§ **Excerpts from a dataset**
------------------------------
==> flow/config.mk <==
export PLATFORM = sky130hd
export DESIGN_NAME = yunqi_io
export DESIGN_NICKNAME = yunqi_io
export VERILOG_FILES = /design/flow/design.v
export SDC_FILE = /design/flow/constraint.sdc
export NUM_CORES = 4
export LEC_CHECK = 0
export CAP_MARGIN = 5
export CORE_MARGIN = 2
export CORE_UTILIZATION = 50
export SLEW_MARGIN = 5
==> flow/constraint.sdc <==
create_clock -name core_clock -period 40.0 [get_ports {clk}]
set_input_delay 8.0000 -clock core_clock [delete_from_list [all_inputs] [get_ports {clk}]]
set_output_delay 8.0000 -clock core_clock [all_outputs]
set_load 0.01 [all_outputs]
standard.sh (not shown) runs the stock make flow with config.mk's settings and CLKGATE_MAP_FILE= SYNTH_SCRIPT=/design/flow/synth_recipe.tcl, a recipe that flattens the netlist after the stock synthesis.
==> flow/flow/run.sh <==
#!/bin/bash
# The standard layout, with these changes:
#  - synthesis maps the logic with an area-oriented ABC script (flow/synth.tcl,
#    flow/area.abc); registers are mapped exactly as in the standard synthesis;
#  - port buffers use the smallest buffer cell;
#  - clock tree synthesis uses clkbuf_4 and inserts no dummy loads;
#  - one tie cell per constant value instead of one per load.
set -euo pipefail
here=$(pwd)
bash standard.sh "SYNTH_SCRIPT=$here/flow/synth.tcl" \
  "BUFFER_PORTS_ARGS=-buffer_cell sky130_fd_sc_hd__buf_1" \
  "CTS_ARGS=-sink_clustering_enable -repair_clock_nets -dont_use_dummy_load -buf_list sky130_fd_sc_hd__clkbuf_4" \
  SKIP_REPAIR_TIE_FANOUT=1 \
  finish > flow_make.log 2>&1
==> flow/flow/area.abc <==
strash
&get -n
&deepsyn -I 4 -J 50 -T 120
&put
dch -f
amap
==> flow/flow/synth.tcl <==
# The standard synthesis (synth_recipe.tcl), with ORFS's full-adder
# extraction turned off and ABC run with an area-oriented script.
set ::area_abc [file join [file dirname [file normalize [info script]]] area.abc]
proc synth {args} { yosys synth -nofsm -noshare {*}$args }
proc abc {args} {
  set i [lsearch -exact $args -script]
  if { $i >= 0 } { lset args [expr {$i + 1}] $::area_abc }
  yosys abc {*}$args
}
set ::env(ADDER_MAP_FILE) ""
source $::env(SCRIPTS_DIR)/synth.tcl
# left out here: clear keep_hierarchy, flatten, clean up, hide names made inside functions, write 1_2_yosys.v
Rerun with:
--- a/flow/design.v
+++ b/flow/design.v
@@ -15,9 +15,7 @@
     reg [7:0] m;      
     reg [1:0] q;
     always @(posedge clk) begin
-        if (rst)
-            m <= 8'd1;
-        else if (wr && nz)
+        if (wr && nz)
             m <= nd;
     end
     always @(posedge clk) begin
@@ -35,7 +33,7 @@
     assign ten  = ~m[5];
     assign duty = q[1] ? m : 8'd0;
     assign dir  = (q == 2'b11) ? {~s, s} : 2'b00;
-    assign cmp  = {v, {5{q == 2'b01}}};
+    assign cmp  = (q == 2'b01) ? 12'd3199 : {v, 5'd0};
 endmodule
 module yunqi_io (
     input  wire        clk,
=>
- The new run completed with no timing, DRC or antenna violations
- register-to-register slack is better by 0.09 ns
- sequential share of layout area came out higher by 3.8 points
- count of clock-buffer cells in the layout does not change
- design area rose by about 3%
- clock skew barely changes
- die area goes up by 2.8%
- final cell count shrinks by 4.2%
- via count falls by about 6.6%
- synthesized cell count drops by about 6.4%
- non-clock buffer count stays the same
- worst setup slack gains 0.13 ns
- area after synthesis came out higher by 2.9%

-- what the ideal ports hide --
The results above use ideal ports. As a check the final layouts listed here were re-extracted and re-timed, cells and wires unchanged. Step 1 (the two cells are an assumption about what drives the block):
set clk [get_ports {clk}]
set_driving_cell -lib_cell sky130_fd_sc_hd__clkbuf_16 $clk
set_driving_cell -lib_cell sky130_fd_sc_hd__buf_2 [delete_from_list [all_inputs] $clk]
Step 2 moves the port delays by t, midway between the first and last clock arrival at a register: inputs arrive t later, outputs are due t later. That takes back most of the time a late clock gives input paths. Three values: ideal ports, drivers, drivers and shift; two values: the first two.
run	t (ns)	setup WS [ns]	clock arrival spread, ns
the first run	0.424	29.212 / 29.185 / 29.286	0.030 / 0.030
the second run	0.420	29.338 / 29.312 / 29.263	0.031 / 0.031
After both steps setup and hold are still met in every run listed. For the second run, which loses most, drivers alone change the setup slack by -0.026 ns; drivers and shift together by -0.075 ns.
What follows belongs to an exercise in optimizing a design on an open flow for small area, a short achievable clock period and few clock cycles per item; a production flow would make more cautious choices.
RTL that was checked went through simulation tests only; none was proved equivalent to the original.
No activity file was given, so power comes from the tool's default toggle rates.

v6:
Design si7021_unit, start of the top module:
module si7021_unit (
    input  wire        clk,
    input  wire        rst,           
    input  wire        in_valid,
    output wire        in_ready,
    input  wire [7:0]  in_op,
    input  wire [63:0] in_a,
    input  wire [47:0] in_b,
    input  wire [7:0]  in_c,
    input  wire [23:0] in_n,
    output reg         out_valid,
    output wire [1:0]  out_fault,
    output reg  [63:0] out_r0,
    output reg  [31:0] out_r1
);
For scale: ~2300 cells after synthesis, ~310 flip-flops, ~260 I/O pins, roughly 0.020 mm^2 of cells after synthesis.
Settings: LEC_CHECK=0, CAP_MARGIN=20, CORE_MARGIN=2, CORE_UTILIZATION=40, SLEW_MARGIN=20; clock period 13.0 ns.
standard.sh (not shown) runs the stock make flow with config.mk's settings and CLKGATE_MAP_FILE= SYNTH_SCRIPT=/design/flow/synth_recipe.tcl, a recipe that flattens the netlist after the stock synthesis.
==> flow/flow/run.sh <==
#!/bin/bash
set -euo pipefail
bash standard.sh SETUP_SLACK_MARGIN=10 finish > standard_flow.log 2>&1
Setup changes, v6 to v7
==> flow/flow/run.sh <==
#!/bin/bash
set -euo pipefail
bash standard.sh SETUP_SLACK_MARGIN=9 finish > standard_flow.log 2>&1
==> run summary <==
- [v7] switching power of the nets fell about 9% relative to v6
- Lower layout-stage area growth over the synthesis result was reported by v7, not v6.
- Relative to v6, clock tree cell share of total cell area has increased by 0.82 points in v7.
- In v7, the global-route met1 utilization came out 1.6 points below the value in v6.
- [v7 vs v6] largest stage delay on the critical path: lower in v7
- Area used by multi-input combinational logic: v7 and v6 compared, higher one is v6
- Half-perimeter wire length of the detailed placement result ends up higher on v7.
- For the count of clock buffers in the final design, v7 came in 6 lower than v6 did.
- Area occupied by registers ends up lower on v7.
- When the final numbers for v7 and v6 were put side by side, the hold slack turned out to be greater in v7.
- In v7, the number of setup buffers added after CTS came out 100 below the value in v6.
No functional check of the RTL was part of any run of this note.

---

Another version of the RTL of si7021_unit (not shown whole).
Size: about 280 flip-flops, ~260 I/O pins.
==> flow/config.mk <==
export PLATFORM = sky130hd
export DESIGN_NAME = si7021_unit
export DESIGN_NICKNAME = si7021_unit
export VERILOG_FILES = /design/flow/design.v
export SDC_FILE = /design/flow/constraint.sdc
export NUM_CORES = 4
export LEC_CHECK = 0
export CAP_MARGIN = 20
export CORE_MARGIN = 2
export CORE_UTILIZATION = 40
export SLEW_MARGIN = 20
==> flow/constraint.sdc <==
create_clock -name core_clock -period 13.0 [get_ports {clk}]
set_input_delay 2.6000 -clock core_clock [delete_from_list [all_inputs] [get_ports {clk}]]
set_output_delay 2.6000 -clock core_clock [all_outputs]
set_load 0.01 [all_outputs]
==> flow/flow/run.sh <==
#!/bin/bash
set -euo pipefail
bash standard.sh SETUP_SLACK_MARGIN=9.2 "BUFFER_PORTS_ARGS=-buffer_cell sky130_fd_sc_hd__buf_2" finish > standard_flow.log 2>&1
Testbench counts at the start, summed over its fixed seeds: cycles 4,824, ops 4,800.
==> next run, changes <==
==> flow/flow/run.sh (replaced) <==
#!/bin/bash
set -euo pipefail
bash standard.sh SETUP_SLACK_MARGIN=9.4 "BUFFER_PORTS_ARGS=-buffer_cell sky130_fd_sc_hd__buf_2" finish > standard_flow.log 2>&1
=> Global-route usage stays flat. Clock skew falls by 0.015 ns. Combinational power stays flat. First-iteration DRC count falls by 13%. Area after synthesis stays the same. Worst setup slack gains 0.16 ns.

---

## run 1
si7021_unit, a different RTL version from the one above (not shown whole).
Size: about 1,900 cells after synthesis, ~300 flip-flops, roughly 260 I/O pins, ~18,000 µm² of cells after synthesis.
Settings: LEC_CHECK=0, CAP_MARGIN=20, CORE_MARGIN=2, CORE_UTILIZATION=40, CTS_CLUSTER_DIAMETER=60, CTS_CLUSTER_SIZE=30, SLEW_MARGIN=20; clock period 13.0 ns.
==> flow/flow/run.sh <==
#!/bin/bash
set -euo pipefail
bash standard.sh SETUP_SLACK_MARGIN=9.3 "BUFFER_PORTS_ARGS=-buffer_cell sky130_fd_sc_hd__buf_2" finish > standard_flow.log 2>&1
Run 1 reached the end of the flow, and the finished layout is clean on the timing, DRC and antenna checks.
Testbench counts of run 1, summed over its fixed seeds: cycles 4,824, ops 4,800.
Input-level comparison between run 2 and run 1:
Settings: swapping 60 for 100 in CTS_CLUSTER_DIAMETER.
==> flow/flow/run.sh <==
#!/bin/bash
set -euo pipefail
bash standard.sh SETUP_SLACK_MARGIN=9.15 "BUFFER_PORTS_ARGS=-buffer_cell sky130_fd_sc_hd__buf_2" finish > standard_flow.log 2>&1
[summary]
Run 1 → run 2: minimum clock period after layout higher; total of plain and repair buffers excluding clock buffers higher.
From run 1 to run 2 the numbers moved as follows: final wirelength now sits lower; number of violations reported at the end of detailed-routing iteration 0 now sits lower.
Inputs modified between run 2 and run 3:
==> flow/flow/run.sh <==
#!/bin/bash
set -euo pipefail
bash standard.sh SETUP_SLACK_MARGIN=9.3 "BUFFER_PORTS_ARGS=-buffer_cell sky130_fd_sc_hd__buf_2" finish > standard_flow.log 2>&1
[summary]
Run 2 finished every step from synthesis to the final layout, and the layout passed the timing, DRC and antenna checks. Per the final summary, run 3 finished and its layout is clean on timing, DRC and antenna. Compared with run 2, run 3 shows a higher area growth from synthesis to final layout. Diff run 2 -> run 3: overall power consumption fell by 0.000020 W; number of iterations in the first detailed-routing pass fell by 1; global-route usage rose by 0.53 points; relative slew slack rose by 1.9 points; clock buffer count fell by 2. Run 3 leaves more setup margin than run 2. Wire length of the first global-routing pass, run 3 and run 2, higher one = run 3. Run 2 -> run 3: sequential share of the synthesized area delta 0, exact match. The run showing the greater part of the power in registers is run 3.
------------------------------
§ **Task to complete**
From the data above, gather every line that includes the word "arrival".

§ **Response to the task**
Step 2 moves the port delays by t, midway between the first and last clock arrival at a register: inputs arrive t later, outputs are due t later. That takes back most of the time a late clock gives input paths. Three values: ideal ports, drivers, drivers and shift; two values: the first two.
run	t (ns)	setup WS [ns]	clock arrival spread, ns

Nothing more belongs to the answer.